**YOUR INSTRUCTIONS**
Determine how many lines in the records include "driven". Write the number and nothing more.

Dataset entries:

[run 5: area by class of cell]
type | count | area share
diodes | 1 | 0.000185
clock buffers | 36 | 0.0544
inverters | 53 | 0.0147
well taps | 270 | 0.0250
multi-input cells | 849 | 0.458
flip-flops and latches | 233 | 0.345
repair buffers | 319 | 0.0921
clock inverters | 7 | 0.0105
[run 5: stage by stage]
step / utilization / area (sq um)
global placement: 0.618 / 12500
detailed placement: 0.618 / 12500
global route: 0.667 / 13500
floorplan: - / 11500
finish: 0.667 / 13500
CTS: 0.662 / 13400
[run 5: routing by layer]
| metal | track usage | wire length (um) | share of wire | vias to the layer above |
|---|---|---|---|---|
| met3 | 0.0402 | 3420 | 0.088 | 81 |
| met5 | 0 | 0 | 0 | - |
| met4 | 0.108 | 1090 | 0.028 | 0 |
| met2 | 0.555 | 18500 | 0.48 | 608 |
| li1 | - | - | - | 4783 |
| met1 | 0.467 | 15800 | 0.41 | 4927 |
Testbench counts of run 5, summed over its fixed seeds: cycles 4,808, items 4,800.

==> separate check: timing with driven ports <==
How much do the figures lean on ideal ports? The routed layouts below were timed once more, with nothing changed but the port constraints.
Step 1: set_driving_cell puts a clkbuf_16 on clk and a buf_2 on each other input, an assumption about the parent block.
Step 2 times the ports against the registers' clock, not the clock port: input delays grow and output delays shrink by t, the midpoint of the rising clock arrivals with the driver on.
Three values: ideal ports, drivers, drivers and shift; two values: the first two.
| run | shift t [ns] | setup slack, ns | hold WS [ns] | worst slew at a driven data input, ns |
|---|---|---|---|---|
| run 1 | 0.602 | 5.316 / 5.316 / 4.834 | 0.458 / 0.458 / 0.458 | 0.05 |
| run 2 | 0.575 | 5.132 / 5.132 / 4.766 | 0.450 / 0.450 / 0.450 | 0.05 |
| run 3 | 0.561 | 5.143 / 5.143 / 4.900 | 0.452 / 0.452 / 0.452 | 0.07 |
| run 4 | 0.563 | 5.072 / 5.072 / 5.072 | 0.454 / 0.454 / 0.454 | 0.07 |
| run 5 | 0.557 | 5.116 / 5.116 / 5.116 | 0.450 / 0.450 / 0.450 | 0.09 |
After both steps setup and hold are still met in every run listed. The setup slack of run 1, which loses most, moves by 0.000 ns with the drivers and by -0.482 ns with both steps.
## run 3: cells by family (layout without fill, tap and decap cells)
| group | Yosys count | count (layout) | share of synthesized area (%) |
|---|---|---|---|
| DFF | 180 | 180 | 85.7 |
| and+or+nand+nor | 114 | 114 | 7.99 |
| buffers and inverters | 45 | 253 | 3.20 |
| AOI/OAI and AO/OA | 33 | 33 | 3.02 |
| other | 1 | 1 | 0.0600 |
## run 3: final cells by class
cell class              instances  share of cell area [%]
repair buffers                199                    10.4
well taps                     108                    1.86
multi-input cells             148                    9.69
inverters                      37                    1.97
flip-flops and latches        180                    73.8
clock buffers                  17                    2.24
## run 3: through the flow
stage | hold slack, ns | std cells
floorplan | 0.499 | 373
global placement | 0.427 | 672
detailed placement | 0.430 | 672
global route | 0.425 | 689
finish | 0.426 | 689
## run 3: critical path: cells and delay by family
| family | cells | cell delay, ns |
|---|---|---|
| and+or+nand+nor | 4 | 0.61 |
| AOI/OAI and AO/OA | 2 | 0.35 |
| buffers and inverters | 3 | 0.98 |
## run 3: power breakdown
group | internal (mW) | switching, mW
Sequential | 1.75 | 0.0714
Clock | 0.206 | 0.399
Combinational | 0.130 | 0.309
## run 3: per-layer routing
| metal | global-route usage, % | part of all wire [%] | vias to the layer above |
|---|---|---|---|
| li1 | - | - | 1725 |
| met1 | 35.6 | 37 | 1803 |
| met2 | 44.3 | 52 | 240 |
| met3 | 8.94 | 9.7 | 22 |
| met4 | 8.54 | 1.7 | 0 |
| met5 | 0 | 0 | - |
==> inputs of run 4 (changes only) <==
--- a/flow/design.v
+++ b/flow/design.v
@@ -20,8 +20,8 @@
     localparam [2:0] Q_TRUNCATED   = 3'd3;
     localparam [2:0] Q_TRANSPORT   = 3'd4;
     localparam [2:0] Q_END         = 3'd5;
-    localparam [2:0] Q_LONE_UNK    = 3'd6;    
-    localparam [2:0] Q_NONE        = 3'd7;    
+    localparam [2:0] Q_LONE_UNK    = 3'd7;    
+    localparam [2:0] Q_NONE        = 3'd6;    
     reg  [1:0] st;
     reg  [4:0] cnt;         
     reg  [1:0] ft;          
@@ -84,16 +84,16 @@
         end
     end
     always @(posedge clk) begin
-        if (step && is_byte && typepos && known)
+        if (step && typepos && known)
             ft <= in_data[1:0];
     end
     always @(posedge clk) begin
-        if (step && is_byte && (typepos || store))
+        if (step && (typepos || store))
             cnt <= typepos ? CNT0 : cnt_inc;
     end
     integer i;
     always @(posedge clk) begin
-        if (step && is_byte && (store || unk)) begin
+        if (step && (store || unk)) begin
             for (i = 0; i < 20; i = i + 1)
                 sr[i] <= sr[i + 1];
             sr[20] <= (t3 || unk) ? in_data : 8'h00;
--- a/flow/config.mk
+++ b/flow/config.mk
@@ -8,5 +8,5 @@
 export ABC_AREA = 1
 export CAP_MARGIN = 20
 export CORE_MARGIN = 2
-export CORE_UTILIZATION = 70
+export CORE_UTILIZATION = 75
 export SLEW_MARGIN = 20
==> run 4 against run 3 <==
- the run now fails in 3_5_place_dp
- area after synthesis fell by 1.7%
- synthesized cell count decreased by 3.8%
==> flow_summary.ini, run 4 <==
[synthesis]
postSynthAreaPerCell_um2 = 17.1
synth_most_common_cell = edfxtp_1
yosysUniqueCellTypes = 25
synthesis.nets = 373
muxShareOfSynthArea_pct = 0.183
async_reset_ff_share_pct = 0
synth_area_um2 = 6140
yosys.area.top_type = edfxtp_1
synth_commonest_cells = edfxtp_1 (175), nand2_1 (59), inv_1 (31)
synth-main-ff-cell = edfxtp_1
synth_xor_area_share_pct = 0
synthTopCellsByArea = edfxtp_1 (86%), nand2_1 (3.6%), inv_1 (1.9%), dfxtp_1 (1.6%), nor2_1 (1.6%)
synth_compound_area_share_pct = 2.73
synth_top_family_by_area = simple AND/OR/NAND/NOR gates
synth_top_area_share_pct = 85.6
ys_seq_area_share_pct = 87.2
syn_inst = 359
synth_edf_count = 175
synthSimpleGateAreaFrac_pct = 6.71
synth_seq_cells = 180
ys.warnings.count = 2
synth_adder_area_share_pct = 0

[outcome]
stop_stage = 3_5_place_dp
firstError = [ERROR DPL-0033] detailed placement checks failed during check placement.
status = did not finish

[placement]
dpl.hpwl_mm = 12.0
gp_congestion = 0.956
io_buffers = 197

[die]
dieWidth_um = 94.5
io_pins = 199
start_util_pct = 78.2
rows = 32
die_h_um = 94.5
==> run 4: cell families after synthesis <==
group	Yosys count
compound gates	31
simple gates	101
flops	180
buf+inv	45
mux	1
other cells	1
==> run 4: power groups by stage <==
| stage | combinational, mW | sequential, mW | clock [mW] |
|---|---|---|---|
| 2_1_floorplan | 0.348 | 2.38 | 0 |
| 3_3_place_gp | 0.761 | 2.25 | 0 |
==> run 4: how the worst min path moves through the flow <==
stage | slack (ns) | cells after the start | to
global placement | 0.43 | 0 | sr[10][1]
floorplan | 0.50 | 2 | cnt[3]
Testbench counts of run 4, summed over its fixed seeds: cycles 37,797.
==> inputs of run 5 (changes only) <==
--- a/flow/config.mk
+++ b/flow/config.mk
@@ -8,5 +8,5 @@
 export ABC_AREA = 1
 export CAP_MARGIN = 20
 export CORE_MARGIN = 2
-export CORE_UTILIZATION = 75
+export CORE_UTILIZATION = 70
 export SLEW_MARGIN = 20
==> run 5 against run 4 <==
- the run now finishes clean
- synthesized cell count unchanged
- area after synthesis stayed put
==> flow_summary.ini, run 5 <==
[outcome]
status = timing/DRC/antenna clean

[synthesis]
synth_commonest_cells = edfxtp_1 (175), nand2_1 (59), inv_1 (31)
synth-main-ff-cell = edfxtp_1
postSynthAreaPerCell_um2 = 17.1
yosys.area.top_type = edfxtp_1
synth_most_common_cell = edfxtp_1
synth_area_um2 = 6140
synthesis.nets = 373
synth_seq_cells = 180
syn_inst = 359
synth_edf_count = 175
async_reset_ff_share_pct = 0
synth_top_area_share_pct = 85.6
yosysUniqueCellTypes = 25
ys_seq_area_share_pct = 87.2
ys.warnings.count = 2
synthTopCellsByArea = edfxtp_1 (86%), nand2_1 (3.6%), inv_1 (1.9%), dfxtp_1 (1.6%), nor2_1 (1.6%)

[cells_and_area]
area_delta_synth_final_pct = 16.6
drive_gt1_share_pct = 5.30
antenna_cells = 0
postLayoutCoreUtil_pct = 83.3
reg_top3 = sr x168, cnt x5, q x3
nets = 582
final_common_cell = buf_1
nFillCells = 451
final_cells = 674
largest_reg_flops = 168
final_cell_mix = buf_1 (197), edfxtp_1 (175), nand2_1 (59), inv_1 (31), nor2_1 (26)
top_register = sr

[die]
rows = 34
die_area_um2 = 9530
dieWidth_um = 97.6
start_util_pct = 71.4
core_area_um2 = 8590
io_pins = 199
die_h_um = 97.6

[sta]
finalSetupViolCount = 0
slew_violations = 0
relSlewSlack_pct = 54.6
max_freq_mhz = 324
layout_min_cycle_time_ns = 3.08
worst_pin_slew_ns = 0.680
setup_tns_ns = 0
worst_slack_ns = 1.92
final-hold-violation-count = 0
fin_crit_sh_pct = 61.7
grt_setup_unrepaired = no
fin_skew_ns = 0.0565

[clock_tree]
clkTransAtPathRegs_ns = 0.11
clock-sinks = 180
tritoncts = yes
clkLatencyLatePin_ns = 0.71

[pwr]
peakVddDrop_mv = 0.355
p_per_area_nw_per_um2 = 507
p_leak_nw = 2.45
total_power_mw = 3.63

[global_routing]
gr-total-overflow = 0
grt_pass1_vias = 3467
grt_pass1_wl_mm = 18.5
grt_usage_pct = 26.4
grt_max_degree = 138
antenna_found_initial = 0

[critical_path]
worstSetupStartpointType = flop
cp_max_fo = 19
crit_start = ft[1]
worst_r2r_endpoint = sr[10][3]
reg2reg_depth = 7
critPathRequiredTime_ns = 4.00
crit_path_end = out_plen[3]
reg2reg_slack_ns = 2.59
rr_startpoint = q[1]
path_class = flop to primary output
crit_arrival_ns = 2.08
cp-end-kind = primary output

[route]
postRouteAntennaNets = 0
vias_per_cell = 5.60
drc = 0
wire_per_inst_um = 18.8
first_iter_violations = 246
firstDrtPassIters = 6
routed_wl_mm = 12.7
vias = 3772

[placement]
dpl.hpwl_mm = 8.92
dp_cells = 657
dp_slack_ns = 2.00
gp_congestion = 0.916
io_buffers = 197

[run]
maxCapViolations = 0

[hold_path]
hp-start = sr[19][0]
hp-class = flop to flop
Context: an optimization exercise on an open-source flow, tuned for small area. The choices shown serve that exercise and are no tape-out recipe.
Function was checked by simulation only, so behaviour that the tests miss may differ from the original.
Power and IR drop assume default switching activity.

==> design/flow/design.v <==
module sigma_codec (
    input  wire        clk,
    input  wire        rst,
    input  wire        start,
    input  wire [31:0] stream_len,
    output wire        busy,
    output wire        done,
    output wire [1:0]  stop_reason,
    output wire [31:0] final_cursor,
    output wire        mem_en,
    output wire [31:0] mem_addr,
    input  wire [7:0]  mem_rdata,
    output wire        log_valid,
    input  wire        log_ready,
    output wire [1:0]  log_kind,
    output wire [1:0]  log_err,
    output wire [7:0]  log_tag,
    output wire [31:0] log_cursor,
    output wire [31:0] log_consumed,
    output wire [7:0]  log_safeload,
    output wire [7:0]  log_channel,
    output wire [31:0] log_total_len,
    output wire [7:0]  log_chip,
    output wire [31:0] log_data_len,
    output wire [15:0] log_param,
    output wire        dev_req_valid,
    input  wire        dev_req_ready,
    output wire [7:0]  dev_req_chip,
    output wire [15:0] dev_req_param,
    output wire [31:0] dev_req_len,
    input  wire        dev_rsp_valid,
    input  wire [15:0] dev_rsp_len,
    output wire        dev_rd_en,
    output wire [15:0] dev_rd_addr,
    input  wire [7:0]  dev_rd_data,
    output wire        out_valid,
    input  wire        out_ready,
    output wire [7:0]  out_data
);
    localparam [4:0] S_IDLE  = 5'd0;    
    localparam [4:0] S_CLR   = 5'd1;    
    localparam [4:0] S_HCHK  = 5'd2;    
    localparam [4:0] S_INC   = 5'd3;    
    localparam [4:0] S_FB0   = 5'd4;    
    localparam [4:0] S_FB1   = 5'd5;    
    localparam [4:0] S_FDEC  = 5'd6;    
    localparam [4:0] S_FPAD  = 5'd7;    
    localparam [4:0] S_CMP   = 5'd8;    
    localparam [4:0] S_LOG   = 5'd9;   
    localparam [4:0] S_ADW   = 5'd10;   
    localparam [4:0] S_ADV   = 5'd11;   
    localparam [4:0] S_DREQ  = 5'd12;   
    localparam [4:0] S_DWAIT = 5'd13;   
    localparam [4:0] S_RW    = 5'd14;   
    localparam [4:0] S_RT1   = 5'd15;   
    localparam [4:0] S_HOUT  = 5'd16;   
    localparam [4:0] S_HRW   = 5'd17;   
    localparam [4:0] S_HROT  = 5'd18;   
    localparam [4:0] S_PW    = 5'd19;   
    localparam [4:0] S_PIDX  = 5'd20;   
    localparam [4:0] S_PRD   = 5'd21;   
    localparam [4:0] S_POUT  = 5'd22;   
    localparam [4:0] S_LOGE  = 5'd23;   
    localparam [4:0] S_FEND  = 5'd28;   
    localparam [4:0] S_FERR  = 5'd29;   
    localparam [4:0] S_FNP   = 5'd30;   
    reg [4:0]   st;
    reg [6:0]   c;          
    reg [3:0]   bc;         
    reg [31:0]  cur;        
    reg [31:0]  rem;        
    reg [103:0] sh;         
    reg         isw, isr;   
    reg         fl;         
    reg         md;         
    reg         cb, cc, cd;
    wire fin  = (st == S_FEND) | (st == S_FERR) | (st == S_FNP);
    wire idle = (st == S_IDLE) | fin;
    wire load = idle & start;
    assign busy         = ~idle;
    assign done         = fin;
    assign stop_reason  = {st == S_FNP, st == S_FERR};
    assign final_cursor = cur;
    assign mem_en   = (st == S_HCHK) | (st == S_FB0) |
                      (st == S_FB1) | (st == S_CMP) | (st == S_LOG) | (st == S_LOGE);
    assign mem_addr = cur;
    wire loge = (st == S_LOGE);
    assign log_valid     = (st == S_LOG) | loge;
    assign log_kind      = loge ? 2'd3 : isr ? 2'd0 : isw ? 2'd1 : 2'd2;
    assign log_err       = {1'b1, fl};
    assign log_tag       = mem_rdata;
    assign log_cursor    = cur;
    assign log_consumed  = {sh[87:60] & {28{~fl}}, sh[59:58] | {2{fl}}, sh[57:56] & {2{~fl}}};
    assign log_safeload  = sh[103:96];
    assign log_channel   = sh[95:88];
    assign log_total_len = sh[87:56];
    assign log_chip      = sh[55:48];
    assign log_data_len  = sh[47:16];
    assign log_param     = sh[15:0];
    assign dev_req_valid = (st == S_DREQ);
    assign dev_req_chip  = sh[55:48];
    assign dev_req_param = sh[15:0];
    assign dev_req_len   = sh[47:16];
    assign dev_rd_en     = (st == S_PRD) | (st == S_POUT);
    assign dev_rd_addr   = sh[15:0];
    wire   h_tag     = (bc == 4'd0);
    wire   h_win     = ~h_tag & ~(bc[3] & bc[2]);
    assign out_valid = (st == S_HOUT) | (st == S_POUT);
    assign out_data  = (st == S_POUT) ? dev_rd_data :
                       ((sh[7:0] & {8{h_win}}) | {4'd0, h_tag, 1'b0, h_tag, h_tag});
    wire [4:0]  bi     = c[4:0];                       
    wire        b0     = (bi == 5'd0);
    wire        e31    = (bi == 5'd31);
    wire        c12    = (bi == 5'd2) | (bi == 5'd3);
    wire        k_bit  = fl ? c12 : sh[56];
    reg         cx;
    always @(*) begin
        case (st)
            S_INC:   cx = (bi == 5'd0) | (bi == 5'd3) | (bi == 5'd1 & isr) | (bi == 5'd2 & isw);
            S_FDEC:  cx = 1'b1;
            default: cx = k_bit;
        endcase
    end
    wire cc_in   = (((st == S_FDEC) & md) ? (c[1:0] == 2'd0) : b0) ? 1'b0 : cc;
    wire cur_sum = cur[0] ^ cx ^ cc_in;
    wire cur_co  = (cur[0] & cx) | (cc_in & (cur[0] ^ cx));
    wire cur_lo  = (st == S_CLR) | (st == S_INC) | (st == S_FDEC) | (st == S_ADV);
    wire cur_hi  = cur_lo & ~((st == S_FDEC) & md);
    wire cur_in  = (st == S_CLR) ? 1'b0 : cur_sum;
    wire r       = rem[0];
    wire xb      = (st == S_HCHK) ? c12 : sh[56];
    wire cb_in   = b0 ? 1'b0 : cb;
    wire cb_bor  = (~r & xb) | (~(r ^ xb) & cb_in);
    wire c14     = (bi == 5'd1) | c12;
    wire s14     = sh[16] ^ c14 ^ cc_in;
    wire s14_co  = (sh[16] & c14) | (cc_in & (sh[16] ^ c14));
    wire h14_bor = (~r & c14) | (~(r ^ c14) & cc_in);
    wire t_w     = (mem_rdata == 8'h09);
    wire t_r     = (mem_rdata == 8'h0a);
    wire q4      = (b0 | cd) & (sh[16] == (bi == 5'd2));
    wire xd      = (st == S_HCHK) ? b0 : (st == S_CMP) ? s14 : k_bit;
    wire cd_in   = b0 ? 1'b0 : cd;
    wire cd_bor  = (~r & xd) | (~(r ^ xd) & cd_in);
    wire rem_in  = (st == S_ADV) ? (r ^ xd ^ cd_in) : r;
    wire rt_pb   = sh[88] & ~bi[4];
    wire rt_k    = (bi == 5'd0) | c12;
    wire rt_ci   = b0 ? md : cc;
    wire rt_s    = rt_pb ^ rt_k ^ rt_ci;
    wire rt_co   = (rt_pb & rt_k) | (rt_ci & (rt_pb ^ rt_k));
    wire p0      = (c[3:0] == 4'd0);
    wire pc_in   = p0 | cc;
    wire pi_s    = md & (sh[0] ^ pc_in);
    wire pe      = (p0 | cb) & (pi_s == sh[88]);
    wire hr_sh = (c[6:5] != 2'd0) & ~((bc == 4'd1) & (c[6:4] == 3'b010));
    wire full  = (st == S_FB1) | ((st == S_FPAD) & c[4]) | ((st == S_HROT) & hr_sh);
    wire en_p  = full | (st == S_PIDX) | (st == S_RT1);
    wire en_t  = full | (st == S_HCHK) | (st == S_CMP) | (st == S_ADV) | (st == S_RT1);
    wire en_d  = full | (st == S_CMP);
    wire en_q  = full | (st == S_PIDX);
    wire ins   = (st == S_FB1) ? mem_rdata[c[2:0]] : sh[0];
    wire t_in  = full ? sh[88] : (st == S_HCHK) ? b0 : (st == S_RT1) ? rt_s : sh[56];
    wire f_last = (bc == (isw ? 4'd12 : 4'd10));
    wire f_nib  = (cur[3:0] != 4'd0) & ~f_last;
    reg [4:0] nx;
    always @(*) begin
        nx = st;
        case (st)
            S_IDLE, S_FEND, S_FERR, S_FNP:
                nx = start ? S_CLR : S_IDLE;
            S_CLR:   if (e31) nx = S_HCHK;
            S_HCHK:  if (e31) begin
                if (cd_bor)                              nx = S_FEND;
                else if ((t_w & h14_bor) | (t_r & cb_bor)) nx = S_LOGE;
                else                                     nx = (t_w | t_r) ? S_INC : S_LOG;
            end
            S_INC:   if (e31) nx = S_FB0;
            S_FB0:   if (f_nib ? (c[2:0] == 3'd7) : (bi == 5'd23)) nx = S_FB1;
            S_FB1:   if (c[2:0] == 3'd7) nx = S_FDEC;
            S_FDEC:  if (md ? (c[1:0] == 2'd3) : e31)
                         nx = (bc != (isw ? 4'd13 : 4'd11)) ? S_FB0 : isw ? S_CMP : S_FPAD;
            S_FPAD:  if (e31) nx = S_CMP;
            S_CMP:   if (e31) nx = (isw & (cb_bor | s14_co | cd_bor)) ? S_LOGE : S_LOG;
            S_LOG:   if (log_ready) nx = S_ADW;
            S_ADW:   if (e31) nx = S_ADV;
            S_ADV:   if (e31) nx = isr ? S_DREQ : (cb_in | k_bit) ? S_HCHK : S_FNP;
            S_DREQ:  if (dev_req_ready) nx = S_DWAIT;
            S_DWAIT: if (dev_rsp_valid) nx = S_RW;
            S_RW:    if (e31) nx = S_RT1;
            S_RT1:   if (e31) nx = S_HOUT;
            S_HOUT:  if (out_ready) begin
                if (bc == 4'd13) nx = S_PW;
                else if (bc < 4'd11) nx = S_HRW;
            end
            S_HRW:   if (c == 7'd31) nx = S_HROT;
            S_HROT:  if (c == 7'd127) nx = S_HOUT;
            S_PW:    if (bi == 5'd15) nx = S_PIDX;
            S_PIDX:  if (e31) nx = ~pe ? S_PRD : fl ? S_FNP : S_HCHK;
            S_PRD:   nx = S_POUT;
            S_POUT:  if (out_ready) nx = S_PW;
            S_LOGE:  if (log_ready) nx = S_FERR;
            default: nx = S_IDLE;
        endcase
    end
    always @(posedge clk) begin
        rem <= load ? stream_len : {rem_in, rem[31:1]};
        c   <= load ? 7'd0 : c + 7'd1;
        if (cur_hi)
            cur[31:4] <= {cur_in, cur[31:5]};
        if (cur_lo)
            cur[3:0] <= {cur_hi ? cur[4] : cur_in, cur[3:1]};
        if (en_p)
            sh[103:88] <= {full ? ins : sh[88], sh[103:89]};
        else if (st == S_DWAIT && dev_rsp_valid)
            sh[103:88] <= dev_rsp_len;
        if (en_t)
            sh[87:56] <= {t_in, sh[87:57]};
        if (full)
            sh[55:48] <= sh[56:49];
        if (en_d)
            sh[47:16] <= {full ? sh[48] : sh[16], sh[47:17]};
        if (en_q)
            sh[15:0] <= {full ? sh[16] : pi_s, sh[15:1]};
        case (st)
            S_HCHK: begin
                cb  <= cb_bor;
                cc  <= h14_bor;
                cd  <= cd_bor;
                fl  <= 1'b0;
                bc  <= 4'd0;
                isw <= t_w;
                isr <= t_r;
            end
            S_CMP: begin
                cb <= cb_bor;
                cc <= s14_co;
                cd <= isw ? cd_bor : q4;
                fl <= isw ? (cb_bor | s14_co | cd_bor) : cb_bor;
                md <= q4;
            end
            S_ADV: begin
                cc <= cur_co;
                cd <= cd_bor;
                cb <= cb_in | k_bit;
                if (e31) fl <= ~(cb_in | k_bit);
                bc <= 4'd0;
            end
            S_INC, S_FDEC: cc <= cur_co;
            S_FB0: md <= f_nib;
            S_FB1: if (c[2:0] == 3'd7) bc <= bc + 4'd1;
            S_RT1: cc <= rt_co;
            S_HOUT: if (out_ready) begin
                bc <= bc + 4'd1;
                md <= 1'b0;
            end
            S_PIDX: begin
                cc <= sh[0] & pc_in;
                cb <= pe;
            end
            S_POUT: md <= 1'b1;
            default: ;
        endcase
        if (rst)
            st <= S_IDLE;
        else
            st <= nx;
    end
endmodule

**RESPONSE TO THIS EXERCISE**
2